Read more: LA’s magical sound bath scene has something for everyone. Here are 11 of our favorites

2000: Gravity and Prophecy

A piece of Giant Rock splits off from the main rock due to an event with no known witnesses and no certain cause. Some have speculated that heat stress due to bonfires that often burn underneath them could be the cause.

In the days before the split, a group had visited the rock to perform a lengthy dance ceremony led by Shri Naath Devi, a spiritual healer from South Los Angeles also known as Mataji. Devi reportedly passed on a prophecy of unknown origin: the rock would fall apart in two ways: in the middle, humanity was threatened with extinction. By his side, people still had a chance.

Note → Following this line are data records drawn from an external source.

===== src/rtl/axi4_burst_master.sv =====
// axi4_burst_master: single-outstanding AXI4 INCR burst master behind a simple command/beat interface.
// Illegal commands are latched like any other and retired from AW/AR without raising a valid.
module axi4_burst_master #(
    parameter int ADDR_WIDTH = 32,
    parameter int DATA_WIDTH = 64,
    parameter int ID_WIDTH = 4,
    parameter int MAX_LEN = 256
) (
    input  logic                    clk,
    input  logic                    reset_n,
    input  logic                    cmd_valid,
    output logic                    cmd_ready,
    input  logic                    cmd_write,
    input  logic [ADDR_WIDTH-1:0]   cmd_addr,
    input  logic [8:0]              cmd_len,
    input  logic [ID_WIDTH-1:0]     cmd_id,
    input  logic [DATA_WIDTH-1:0]   wr_data,
    input  logic [DATA_WIDTH/8-1:0] wr_strb,
    input  logic                    wr_valid,
    output logic                    wr_ready,
    output logic [DATA_WIDTH-1:0]   rd_data,
    output logic                    rd_last,
    output logic                    rd_valid,
    input  logic                    rd_ready,
    output logic                    done,
    output logic [1:0]              done_resp,
    output logic [ID_WIDTH-1:0]     m_axi_awid,
    output logic [ADDR_WIDTH-1:0]   m_axi_awaddr,
    output logic [7:0]              m_axi_awlen,
    output logic [2:0]              m_axi_awsize,
    output logic [1:0]              m_axi_awburst,
    output logic                    m_axi_awvalid,
    input  logic                    m_axi_awready,
    output logic [DATA_WIDTH-1:0]   m_axi_wdata,
    output logic [DATA_WIDTH/8-1:0] m_axi_wstrb,
    output logic                    m_axi_wlast,
    output logic                    m_axi_wvalid,
    input  logic                    m_axi_wready,
    input  logic [ID_WIDTH-1:0]     m_axi_bid,
    input  logic [1:0]              m_axi_bresp,
    input  logic                    m_axi_bvalid,
    output logic                    m_axi_bready,
    output logic [ID_WIDTH-1:0]     m_axi_arid,
    output logic [ADDR_WIDTH-1:0]   m_axi_araddr,
    output logic [7:0]              m_axi_arlen,
    output logic [2:0]              m_axi_arsize,
    output logic [1:0]              m_axi_arburst,
    output logic                    m_axi_arvalid,
    input  logic                    m_axi_arready,
    input  logic [ID_WIDTH-1:0]     m_axi_rid,
    input  logic [DATA_WIDTH-1:0]   m_axi_rdata,
    input  logic [1:0]              m_axi_rresp,
    input  logic                    m_axi_rlast,
    input  logic                    m_axi_rvalid,
    output logic                    m_axi_rready
);
    localparam int SIZE = $clog2(DATA_WIDTH / 8);

    typedef enum logic [2:0] {IDLE, AW, WDATA, BRESP, AR, RDATA, DONE} state_t;

    state_t                state;
    logic [ADDR_WIDTH-1:0] addr_q;
    logic [8:0]            len_q;
    logic [ID_WIDTH-1:0]   id_q;
    logic                  bad_q;
    logic [8:0]            cnt;
    logic [16:0]           span;
    logic                  bad_in;
    logic                  last;
    logic                  w_hs;
    logic                  r_hs;
    logic [1:0]            r_resp;

    // Byte offset of the burst end within its 4 KB page; above 4096 means the burst crosses a page.
    assign span   = 17'(cmd_addr[11:0]) + (17'(cmd_len) << SIZE);
    assign bad_in = cmd_len == 9'd0 || cmd_len > 9'(MAX_LEN) || span > 17'd4096;
    assign last   = cnt == len_q - 9'd1;
    assign w_hs   = state == WDATA && wr_valid && m_axi_wready;
    assign r_hs   = state == RDATA && m_axi_rvalid && rd_ready;
    assign r_resp = (m_axi_rid != id_q || m_axi_rlast != last) ? (m_axi_rresp > 2'b10 ? m_axi_rresp : 2'b10) : m_axi_rresp;

    assign m_axi_awid    = id_q;
    assign m_axi_awaddr  = addr_q;
    assign m_axi_awlen   = 8'(len_q - 9'd1);
    assign m_axi_awsize  = 3'(SIZE);
    assign m_axi_awburst = 2'b01;
    assign m_axi_arid    = id_q;
    assign m_axi_araddr  = addr_q;
    assign m_axi_arlen   = 8'(len_q - 9'd1);
    assign m_axi_arsize  = 3'(SIZE);
    assign m_axi_arburst = 2'b01;

    assign m_axi_wdata  = wr_data;
    assign m_axi_wstrb  = wr_strb;
    assign m_axi_wlast  = state == WDATA && last;
    assign m_axi_wvalid = state == WDATA && wr_valid;
    assign wr_ready     = state == WDATA && m_axi_wready;

    assign rd_data      = m_axi_rdata;
    assign rd_last      = state == RDATA && last;
    assign rd_valid     = state == RDATA && m_axi_rvalid;
    assign m_axi_rready = state == RDATA && rd_ready;

    always_ff @(posedge clk or negedge reset_n) begin
        if (!reset_n) begin
            state         <= IDLE;
            addr_q        <= '0;
            len_q         <= '0;
            id_q          <= '0;
            bad_q         <= 1'b0;
            cnt           <= '0;
            cmd_ready     <= 1'b0;
            m_axi_awvalid <= 1'b0;
            m_axi_arvalid <= 1'b0;
            m_axi_bready  <= 1'b0;
            done          <= 1'b0;
            done_resp     <= 2'b00;
        end else begin
            done <= 1'b0;
            case (state)
                IDLE: begin
                    cmd_ready <= 1'b1;
                    if (cmd_valid && cmd_ready) begin
                        cmd_ready     <= 1'b0;
                        addr_q        <= cmd_addr;
                        len_q         <= cmd_len;
                        id_q          <= cmd_id;
                        bad_q         <= bad_in;
                        cnt           <= '0;
                        done_resp     <= bad_in ? 2'b10 : 2'b00;
                        m_axi_awvalid <= cmd_write && !bad_in;
                        m_axi_arvalid <= !cmd_write && !bad_in;
                        state         <= cmd_write ? AW : AR;
                    end
                end
                AW: begin
                    if (bad_q) begin
                        done  <= 1'b1;
                        state <= DONE;
                    end else if (m_axi_awready) begin
                        m_axi_awvalid <= 1'b0;
                        state         <= WDATA;
                    end
                end
                AR: begin
                    if (bad_q) begin
                        done  <= 1'b1;
                        state <= DONE;
                    end else if (m_axi_arready) begin
                        m_axi_arvalid <= 1'b0;
                        state         <= RDATA;
                    end
                end
                WDATA: begin
                    if (w_hs) begin
                        cnt <= last ? 9'd0 : cnt + 9'd1;
                        if (last) begin
                            m_axi_bready <= 1'b1;
                            state        <= BRESP;
                        end
                    end
                end
                BRESP: begin
                    if (m_axi_bvalid) begin
                        m_axi_bready <= 1'b0;
                        done_resp    <= m_axi_bid != id_q ? 2'b10 : m_axi_bresp;
                        done         <= 1'b1;
                        state        <= DONE;
                    end
                end
                RDATA: begin
                    if (r_hs) begin
                        cnt       <= last ? 9'd0 : cnt + 9'd1;
                        done_resp <= r_resp > done_resp ? r_resp : done_resp;
                        if (last) begin
                            done  <= 1'b1;
                            state <= DONE;
                        end
                    end
                end
                DONE: begin
                    cmd_ready <= 1'b1;
                    state     <= IDLE;
                end
                default: state <= IDLE;
            endcase
        end
    end
endmodule


===== config.mk =====
export PLATFORM = sky130hd
export DESIGN_NAME = axi4_burst_master
export DESIGN_NICKNAME = d
export VERILOG_FILES = /design/src/rtl/axi4_burst_master.sv
export SDC_FILE = /design/constraint.sdc
export NUM_CORES = 1
export LEC_CHECK = 0
export CAP_MARGIN = 10
export CORE_AREA = 2 2 173 175
export DETAILED_ROUTE_END_ITERATION = 6
export DIE_AREA = 0 0 175 177
export HOLD_SLACK_MARGIN = 0.05
export PLACE_DENSITY_LB_ADDON = 0.25
export SYNTH_ARGS = -nofsm -noshare
export SYNTH_HDL_FRONTEND = slang
export SYNTH_SLANG_ARGS = --single-unit

===== constraint.sdc =====
create_clock -name clk -period 10.2 [get_ports clk]
set_input_delay 2.04 -clock clk [delete_from_list [all_inputs] [get_ports clk]]
set_output_delay 2.04 -clock clk [all_outputs]
set_load 0.01 [all_outputs]

Word-level counts from Yosys, hierarchy flattened
Cells that the tools add are included.
{"block": "op_classes", "add_sub_neg": 3, "multipliers": 0, "div_mod_pow": 0, "n_lt_le_gt_ge": 4, "eq_ne": 23, "shift": 0, "mux": 45, "bitwise_logic": 0, "reduce_logical": 32}
{"op": "9-bit 2-to-1 mux", "count": 4}
{"op": "3-bit 2-to-1 mux", "count": 11}
{"op": "9-bit one-hot mux with 3 select lines", "count": 1}
{"op": "2-bit inequality test, second input constant", "count": 10}
{"op": "3-bit one-hot mux with 6 select lines", "count": 1}
{"op": "2-bit 2-to-1 mux", "count": 8}
{"op": "4-bit AND reduction", "count": 4}
{"op": "1-bit 2-to-1 mux", "count": 14}
{"op": "12-bit by 12-bit adder with 13-bit output", "count": 1}
{"op": "13-bit > comparator, second input constant", "count": 1}
{"op": "1-bit logical AND", "count": 11}
{"op": "9-bit by 1-bit adder with 9-bit output, second input constant", "count": 1}
{"op": "3-bit equality test, second input constant", "count": 3}
{"op": "9-bit equality test", "count": 1}
{"op": "9-bit > comparator, second input constant", "count": 1}
{"op": "9-bit logical NOT", "count": 1}
{"op": "9-bit by 1-bit subtractor with 9-bit output, second input constant", "count": 1}
{"op": "4-bit inequality test", "count": 2}
{"op": "1-bit one-hot mux with 2 select lines", "count": 4}
{"op": "8-bit AND reduction", "count": 1}
{"op": "2-bit nonzero test", "count": 4}
{"op": "3-bit by 2-bit equality test with 1-bit output, second input constant", "count": 2}
{"op": "3-bit inequality test, second input constant", "count": 2}
{"op": "2-bit one-hot mux with 3 select lines", "count": 1}
{"op": "13 further kinds", "count": 17}
{"block": "word_totals", "ff_bits": 65, "latchBits": 0, "ram_bits": 0, "romBits": 0, "input_bits": 205, "out_inout_bits": 247, "elab_cells": 119, "memories": 0}

Depth between registers and ports, before layout
{"block": "depth", "ltp_word": 9, "mapped_depth": 17, "depth_no_buf": 16}

Worst setup path after synthesis
OpenSTA, ideal clock, no wires.
{"block": "synth_timing", "path_type": "input-to-output", "start": "input wr_valid", "end": "output m_axi_wvalid", "arrival_time_ps": 2230, "required_time_ps": 8160, "path_slack_ps": 5930, "stages": 1, "path_buffers": 0, "path_cell_list": "and3_1"}
{"block": "synth_between", "elab_chain_len": 1}
{"item": "from (decl)", "line": "19", "rtl": "input logic wr_valid,"}
{"item": "1-bit logical AND", "line": "96", "rtl": "assign m_axi_wvalid = state == WDATA && wr_valid;"}
{"item": "to (decl)", "line": "37", "rtl": "output logic m_axi_wvalid,"}
No other way between the ends.

Worst setup path after layout
{"block": "layout_timing", "start": "input m_axi_rvalid", "end": "output rd_valid"}
{"block": "layout_between", "elab_chain_len": 1}
{"item": "from (decl)", "line": "54", "rtl": "input logic m_axi_rvalid,"}
{"item": "1-bit logical AND", "line": "101", "rtl": "assign rd_valid = state == RDATA && m_axi_rvalid;"}
{"item": "to (decl)", "line": "23", "rtl": "output logic rd_valid,"}
No other way between the ends.

==> results.json <==
{
  "die_area_sq_um": 31000,
  "tightest_slew_ns": 0.915,
  "register_area_sq_um": 1630,
  "dieHeight_um": 177,
  "critPathTopFamily": "buffers and inverters",
  "io_pins": 452,
  "relSlewSlack": 0.390,
  "drc": 0,
  "worstPathArrival_ns": 3.25,
  "ys_types": 60,
  "clockBufferDepth": 2,
  "cts_hold_buffers": 0,
  "switchingPower_w": 0.000713,
  "drive_gt1_frac": 0.132,
  "crit_slowest_cell": "clkdlybuf4s50_1",
  "min_period_ns": 5.29,
  "dr.pass1.iters": 4,
  "final_nets": 758,
  "async_flop_share": 1.00,
  "start_util": 0.180,
  "p_int_w": 0.00117,
  "wl_per_cell_um": 16.2,
  "finalSetupViolations": 0,
  "crit_top_cell": "clkdlybuf4s50_1",
  "dp_hpwl_mm": 11.8,
  "clock_latency_ns": 0.34,
  "path_buf_inv": 2,
  "post-route-period-util": 0.519,
  "grt_max_degree": 66,
  "worst_setup_path_end_kind": "output port",
  "cts_made_buffers": 9,
  "final_antenna_net_count": 0,
  "grt_first_pass_wirelength_mm": 23.2,
  "p_per_area_nw_per_um2": 299,
  "power_frac_comb": 0.549,
  "hold_path.class": "flop to flop",
  "power_leakage_nw": 2.43,
  "antenna_found_initial": 3,
  "viasPerCell": 3.87,
  "vias": 3615,
  "coreArea_sq_um": 29200,
  "maxSlewViolCount": 0,
  "initialDrtViolationCount": 84,
  "grt_usage": 0.0995,
  "synthToLayoutAreaGrowth_pct": 19.5,
  "path_cells": "clkdlybuf4s50_1 -> and2_1 -> clkdlybuf4s50_1",
  "status": "completed",
  "path_max_fanout": 2,
  "htreeDepth": 3,
  "fin_setup_tns_ns": 0,
  "p_sw_frac": 0.379,
  "ys_ff_latch": 65,
  "clockRootBuffer": "clkbuf_16",
  "cts_resized": 0,
  "fill_cells": 3178,
  "ys.flop_type": "dfrtp_1",
  "clkPwrFrac": 0.170,
  "ys_seq_area_frac": 0.309,
  "syn-mean-instance-area_sq_um": 9.47,
  "synth_warnings": 0,
  "maxCapViolCount": 0,
  "path_class": "input pin to output port",
  "clk_pin_slew_worst_paths_ns": 0.06,
  "start_kind": "input pin",
  "fp-row-count": 63,
  "fmax_ghz": 0.189,
  "critPathMaxStageDelay_ns": 0.57,
  "ir_drop_mv": 0.125,
  "fin_hold_ws_ns": 0.498,
  "grt.overflow.total": 0,
  "grt_setup_unrepaired": "false",
  "cts_tree": "done",
  "wl_mm": 15.2,
  "postCtsSetupBuffers": 0,
  "clock-sinks": 65,
  "portBuffers": 169,
  "synth-edff-count": 0,
  "finalHoldViolations": 0,
  "synthCells": 555,
  "grt_pass1_vias": 3811,
  "multiInputGateArea_sq_um": 2100,
  "required_ns": 8.16,
  "die_w_um": 175,
  "synth_area_sq_um": 5260,
  "gp_congestion": 0.724,
  "clock_skew_ns": 0.00789,
  "seqPwrFrac": 0.281
}
## per-layer routing
metal  vias to the layer above  share of wire  global-route usage
li1                       1666              -                   -
met3                        80          0.084              0.0387
met4                         4          0.054              0.0639
met2                       172           0.45               0.155
met5                         -         0.0016                   0
met1                      1693           0.41               0.114
## final timing paths
kind | startpoint | to | slack, ns | depth (start not counted)
min in group asynchronous | reset_n | m_axi_araddr[0]$_DFFE_PN0P_ | 1.82 | 1
hold reg to reg | m_axi_bready$_DFFE_PN0P_ | m_axi_bready$_DFFE_PN0P_ | 0.50 | 1
max in group asynchronous | reset_n | done$_DFF_PN0_ | 7.77 | 1
setup / recovery | m_axi_rvalid | rd_valid | 4.91 | 3
setup reg to reg | len_q[0]$_DFFE_PN0P_ | done_resp[1]$_DFFE_PN0P_ | 6.45 | 15
hold / removal | m_axi_bready$_DFFE_PN0P_ | m_axi_bready$_DFFE_PN0P_ | 0.50 | 1
## area by class of cell
class                           count  area share
Sequential cell                    65       0.259
Timing Repair Buffer              170       0.270
Multi-Input combinational cell    275       0.335
Tap cell                          390      0.0777
Antenna cell                        1    0.000398
Inverter                           18      0.0108
Clock inverter                      5     0.00876
Clock buffer                       11      0.0386
## synthesized netlist by cell type (all sizes together) (2+ instances only)
| cell type | number | share of area |
|---|---|---|
| a31oi | 11 | 0.013 |
| o31ai | 6 | 0.0086 |
| o211a | 2 | 0.0052 |
| o211ai | 2 | 0.0029 |
| nand3b | 2 | 0.0029 |
| nand4 | 3 | 0.0036 |
| mux2i | 3 | 0.0057 |
| a21o | 4 | 0.0057 |
| o21ai | 19 | 0.018 |
| xor2 | 14 | 0.023 |
| a211oi | 4 | 0.0081 |
| a22o | 3 | 0.0050 |
| clkbuf | 10 | 0.0071 |
| inv | 18 | 0.013 |
| xnor2 | 15 | 0.025 |
| nand2b | 3 | 0.0036 |
| nor2b | 3 | 0.0036 |
| ha | 13 | 0.031 |
| xnor3 | 2 | 0.0086 |
| nand2 | 19 | 0.014 |
| o311ai | 2 | 0.0033 |
| or3b | 2 | 0.0033 |
| conb | 2 | 0.0014 |
| and2 | 4 | 0.0048 |
| o21bai | 2 | 0.0029 |
| or2 | 3 | 0.0036 |
| buf | 195 | 0.28 |
| o21a | 2 | 0.0029 |
| nor4 | 7 | 0.0083 |
| or3 | 3 | 0.0036 |
| and3 | 4 | 0.0048 |
| dfrtp | 65 | 0.31 |
| a21oi | 15 | 0.014 |
| nand3 | 9 | 0.0086 |
| nor2 | 20 | 0.014 |
| mux2 | 43 | 0.092 |
| nor3 | 7 | 0.011 |
## placed cells by master, fill, tap and decap left out, types with 13 or more instances in the layout
master and count:
ha_1 13, a21oi_1 15, o21ai_0 18, inv_1 18, dfrtp_1 65, mux2_2 43
xnor2_1 15, nand2_1 19, xor2_1 14, clkdlybuf4s50_1 168, nor2_1 20
## stage by stage
step,power [W],area [sq um],cells,setup WS [ns],util
finish,0.00188,6280,935,4.91,0.215
global placement,0.00159,5980,918,4.88,0.205
detailed placement,0.00159,5980,918,4.88,0.205
global route,0.00203,6280,934,4.76,0.215
floorplan,0.00119,5290,563,5.93,-
CTS,0.00193,6280,934,4.88,0.215
## power groups by stage
| stage | registers (W) | logic [W] | clock network [W] |
|---|---|---|---|
| after floorplan | 0.000512 | 0.000683 | 0 |
| after global placement | 0.000536 | 0.00105 | 0 |
| after detailed placement | 0.000535 | 0.00105 | 0 |
| after CTS | 0.000534 | 0.00106 | 0.000336 |
| after global routing | 0.000557 | 0.00113 | 0.000346 |
| final | 0.000529 | 0.00103 | 0.000320 |
## sequential cells by signal (all words and copies together), names as in the netlist
name and cells:
cmd_ready 1, m_axi_araddr 32, m_axi_bready 1, len_q 9, cnt 9, m_axi_arvalid 1
m_axi_arid 4, done_resp 2, m_axi_awvalid 1, bad_q 1, done 1, state 3
## cells by family after synthesis
| kind of cell | after synthesis | synth area share |
|---|---|---|
| other cells | 2 | 0.00143 |
| flops | 65 | 0.309 |
| buf+inv | 223 | 0.297 |
| fa+ha+maj | 14 | 0.0348 |
| mux | 46 | 0.0978 |
| simple gates | 91 | 0.0926 |
| xor+xnor | 31 | 0.0569 |
| compound gates | 83 | 0.110 |
No activity file was read; power rests on OpenSTA's default activity.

“What Mataji told me was that her understanding of the prophecy was that humanity would face a choice,” says Anderson, who met the healer before her death in 2022. “Are we going to continue to be the beautiful people who are our divine personal blueprint? Or are we going to exterminate ourselves?”

The day after the ceremony ended, a large chunk of Giant Rock split off. It was split on the side.

People gather around Giant Rock and the shard that split from its side in 2000.People gather around Giant Rock and the shard that split from its side in 2000.